Collected data
===== config.mk =====
export PLATFORM = sky130hd
export DESIGN_NAME = ccw_input
export DESIGN_NICKNAME = d
export VERILOG_FILES = /design/src/rtl/ccw_input_pkg.sv /design/src/rtl/ccw_input_vc.sv /design/src/rtl/ccw_input.sv
export SDC_FILE = /design/constraint.sdc
export NUM_CORES = 1
export LEC_CHECK = 0
export ABC_AREA = 1
export BUFFER_PORTS_ARGS = -buffer_cell sky130_fd_sc_hd__buf_2
export CORE_MARGIN = 5
export CORE_UTILIZATION = 48
export CTS_CLUSTER_DIAMETER = 30
export CTS_CLUSTER_SIZE = 28
export DETAILED_ROUTE_END_ITERATION = 10
export GPL_ROUTABILITY_DRIVEN = 0
export MAX_ROUTING_LAYER = met4
export PLACE_DENSITY = 0.8
export REMOVE_ABC_BUFFERS = 1
export SETUP_SLACK_MARGIN = 0.05
export SYNTH_ARGS = -nofsm -noshare
export SYNTH_HDL_FRONTEND = slang
export SYNTH_SLANG_ARGS = --single-unit
export TNS_END_PERCENT = 1

===== constraint.sdc =====
create_clock -name clk -period 1.5 [get_ports clk]
set_clock_uncertainty 0.1 [all_clocks]
set_input_delay 0.15 -clock clk [delete_from_list [all_inputs] [get_ports clk]]
set_output_delay 0.15 -clock clk [all_outputs]
set_load 0.01 [all_outputs]

===== src/rtl/ccw_input_pkg.sv =====
// ============================================================================
// Module      : ccw_input_pkg
// Description : Shared definitions for the counter-clockwise ring input port:
//               per-VC FSM one-hot encodings, packet field positions and
//               destination encoding.
// Ports       : none (package)
// Revision    : 1.0 - initial release
// ============================================================================
`default_nettype none

package ccw_input_pkg;

    // Packet field positions
    localparam int HOP_MSB = 55;
    localparam int HOP_LSB = 48;
    localparam int VC_BIT  = 63;

    // Per-VC buffer FSM, one-hot
    typedef enum logic [2:0] {
        ST_EMPTY = 3'b001,
        ST_HOLD  = 3'b010,
        ST_DRAIN = 3'b100
    } vc_state_e;

    // Routing decision carried with each buffered packet
    typedef enum logic {
        DEST_CCW = 1'b0,
        DEST_PE  = 1'b1
    } dest_e;

    // A packet whose hop count has reached zero is ejected to the local PE.
    function automatic dest_e route_of(input logic [HOP_MSB-HOP_LSB:0] hop);
        return (hop == '0) ? DEST_PE : DEST_CCW;
    endfunction

endpackage : ccw_input_pkg

`default_nettype wire


===== src/rtl/ccw_input_vc.sv =====
// ============================================================================
// Module      : ccw_input_vc
// Description : Single virtual-channel slot of the ccw input port: one packet
//               buffer, its routing decision and the EMPTY/HOLD/DRAIN
//               request/grant FSM.
// Ports       : clk, rst          - clock, synchronous active-high reset
//               we_i              - write strobe for this VC (polarity decoded)
//               data_i            - incoming packet
//               grant_ccw_i/pe_i  - grants from the ccw / pe output ports
//               empty_o           - slot can accept a packet
//               req_ccw_o/pe_o    - requests to the ccw / pe output ports
//               data_o            - buffered packet
// Revision    : 1.0 - initial release
// ============================================================================
`default_nettype none

module ccw_input_vc
    import ccw_input_pkg::*;
#(
    parameter int DATA_WIDTH = 64
) (
    input  logic                  clk,
    input  logic                  rst,
    input  logic                  we_i,
    input  logic [DATA_WIDTH-1:0] data_i,
    input  logic                  grant_ccw_i,
    input  logic                  grant_pe_i,
    output logic                  empty_o,
    output logic                  req_ccw_o,
    output logic                  req_pe_o,
    output logic [DATA_WIDTH-1:0] data_o
);

    vc_state_e             state_q, state_d;
    dest_e                 dest_q;
    logic [DATA_WIDTH-1:0] buf_q;
    logic                  w_wr;
    logic                  w_grant;

    // A write to a non-empty slot is an upstream protocol error; drop it.
    assign w_wr    = we_i && (state_q == ST_EMPTY);
    // Only the grant of the chosen destination matters.
    assign w_grant = (dest_q == DEST_PE) ? grant_pe_i : grant_ccw_i;

    always_ff @(posedge clk) begin
        if (rst) begin
            state_q <= ST_EMPTY;
            dest_q  <= DEST_CCW;
            buf_q   <= '0;
        end else begin
            state_q <= state_d;
            if (w_wr) begin
                buf_q  <= data_i;
                dest_q <= route_of(data_i[HOP_MSB:HOP_LSB]);
            end
        end
    end

    always_comb begin
        state_d = state_q;
        case (state_q)
            ST_EMPTY: if (w_wr)     state_d = ST_HOLD;
            ST_HOLD:  if (w_grant)  state_d = ST_DRAIN;
            ST_DRAIN: if (!w_grant) state_d = ST_EMPTY;
            default:                state_d = ST_EMPTY;
        endcase
    end

    assign empty_o   = (state_q == ST_EMPTY);
    assign req_ccw_o = (state_q == ST_HOLD) && (dest_q == DEST_CCW);
    assign req_pe_o  = (state_q == ST_HOLD) && (dest_q == DEST_PE);
    assign data_o    = buf_q;

endmodule : ccw_input_vc

`default_nettype wire


===== src/rtl/ccw_input.sv =====
// ============================================================================
// Module      : ccw_input
// Description : Link-side receiver for the counter-clockwise ring channel.
//               Buffers one packet per VC (even/odd, selected by the global
//               cycle polarity) and requests either the local PE output port
//               (hop == 0) or this router's ccw output port.
//               Optional build macro CCW_INPUT_VCCHK_EN adds a sticky vc_err
//               output flagging packets whose bit 63 disagrees with the slot.
// Ports       : clk, rst, polarity        - clock, sync reset, cycle parity
//               ccwsi, ccwdi, ccwri       - upstream link strobe/data/ready
//               request_{ccw,pe}_{even,odd} - requests to output ports
//               grant_{ccw,pe}_{even,odd}   - grants from output ports
//               data_out_{even,odd}       - buffered packet per VC
//               vc_err                    - (CCW_INPUT_VCCHK_EN only)
// Revision    : 1.0 - initial release
// ============================================================================
`default_nettype none

module ccw_input
    import ccw_input_pkg::*;
#(
    parameter int DATA_WIDTH = 64
) (
    input  logic                  clk,
    input  logic                  rst,
    input  logic                  polarity,
    input  logic                  ccwsi,
    output logic                  ccwri,
    input  logic [DATA_WIDTH-1:0] ccwdi,
    output logic                  request_ccw_even,
    output logic                  request_ccw_odd,
    output logic                  request_pe_even,
    output logic                  request_pe_odd,
    input  logic                  grant_ccw_even,
    input  logic                  grant_ccw_odd,
    input  logic                  grant_pe_even,
    input  logic                  grant_pe_odd,
    output logic [DATA_WIDTH-1:0] data_out_even,
    output logic [DATA_WIDTH-1:0] data_out_odd
`ifdef CCW_INPUT_VCCHK_EN
    ,
    output logic                  vc_err
`endif
);

    logic w_we_even, w_we_odd;
    logic w_empty_even, w_empty_odd;

    // The upstream drives the even VC in polarity-1 cycles, odd in polarity-0.
    assign w_we_even = ccwsi &&  polarity;
    assign w_we_odd  = ccwsi && !polarity;

    // Ready advertises the VC the upstream may target next cycle.
    assign ccwri = polarity ? w_empty_odd : w_empty_even;

    ccw_input_vc #(.DATA_WIDTH(DATA_WIDTH)) u_vc_even (
        .clk         (clk),
        .rst         (rst),
        .we_i        (w_we_even),
        .data_i      (ccwdi),
        .grant_ccw_i (grant_ccw_even),
        .grant_pe_i  (grant_pe_even),
        .empty_o     (w_empty_even),
        .req_ccw_o   (request_ccw_even),
        .req_pe_o    (request_pe_even),
        .data_o      (data_out_even)
    );

    ccw_input_vc #(.DATA_WIDTH(DATA_WIDTH)) u_vc_odd (
        .clk         (clk),
        .rst         (rst),
        .we_i        (w_we_odd),
        .data_i      (ccwdi),
        .grant_ccw_i (grant_ccw_odd),
        .grant_pe_i  (grant_pe_odd),
        .empty_o     (w_empty_odd),
        .req_ccw_o   (request_ccw_odd),
        .req_pe_o    (request_pe_odd),
        .data_o      (data_out_odd)
    );

`ifdef CCW_INPUT_VCCHK_EN
    logic vc_err_q;
    logic w_vc_mismatch;

    // Only accepted writes are checked; a dropped write never lands in a slot.
    assign w_vc_mismatch = (w_we_even && w_empty_even &&  ccwdi[VC_BIT]) ||
                           (w_we_odd  && w_empty_odd  && !ccwdi[VC_BIT]);

    always_ff @(posedge clk) begin
        if (rst) begin
            vc_err_q <= 1'b0;
        end else if (w_vc_mismatch) begin
            vc_err_q <= 1'b1;
        end
    end

    assign vc_err = vc_err_q;
`endif

endmodule : ccw_input

`default_nettype wire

• [Action item]: When you reach the line containing "with the slot." in the data above, start copying exactly, and stop after the line containing "to output ports".

• [Your response]:
//               output flagging packets whose bit 63 disagrees with the slot.
// Ports       : clk, rst, polarity        - clock, sync reset, cycle parity
//               ccwsi, ccwdi, ccwri       - upstream link strobe/data/ready
//               request_{ccw,pe}_{even,odd} - requests to output ports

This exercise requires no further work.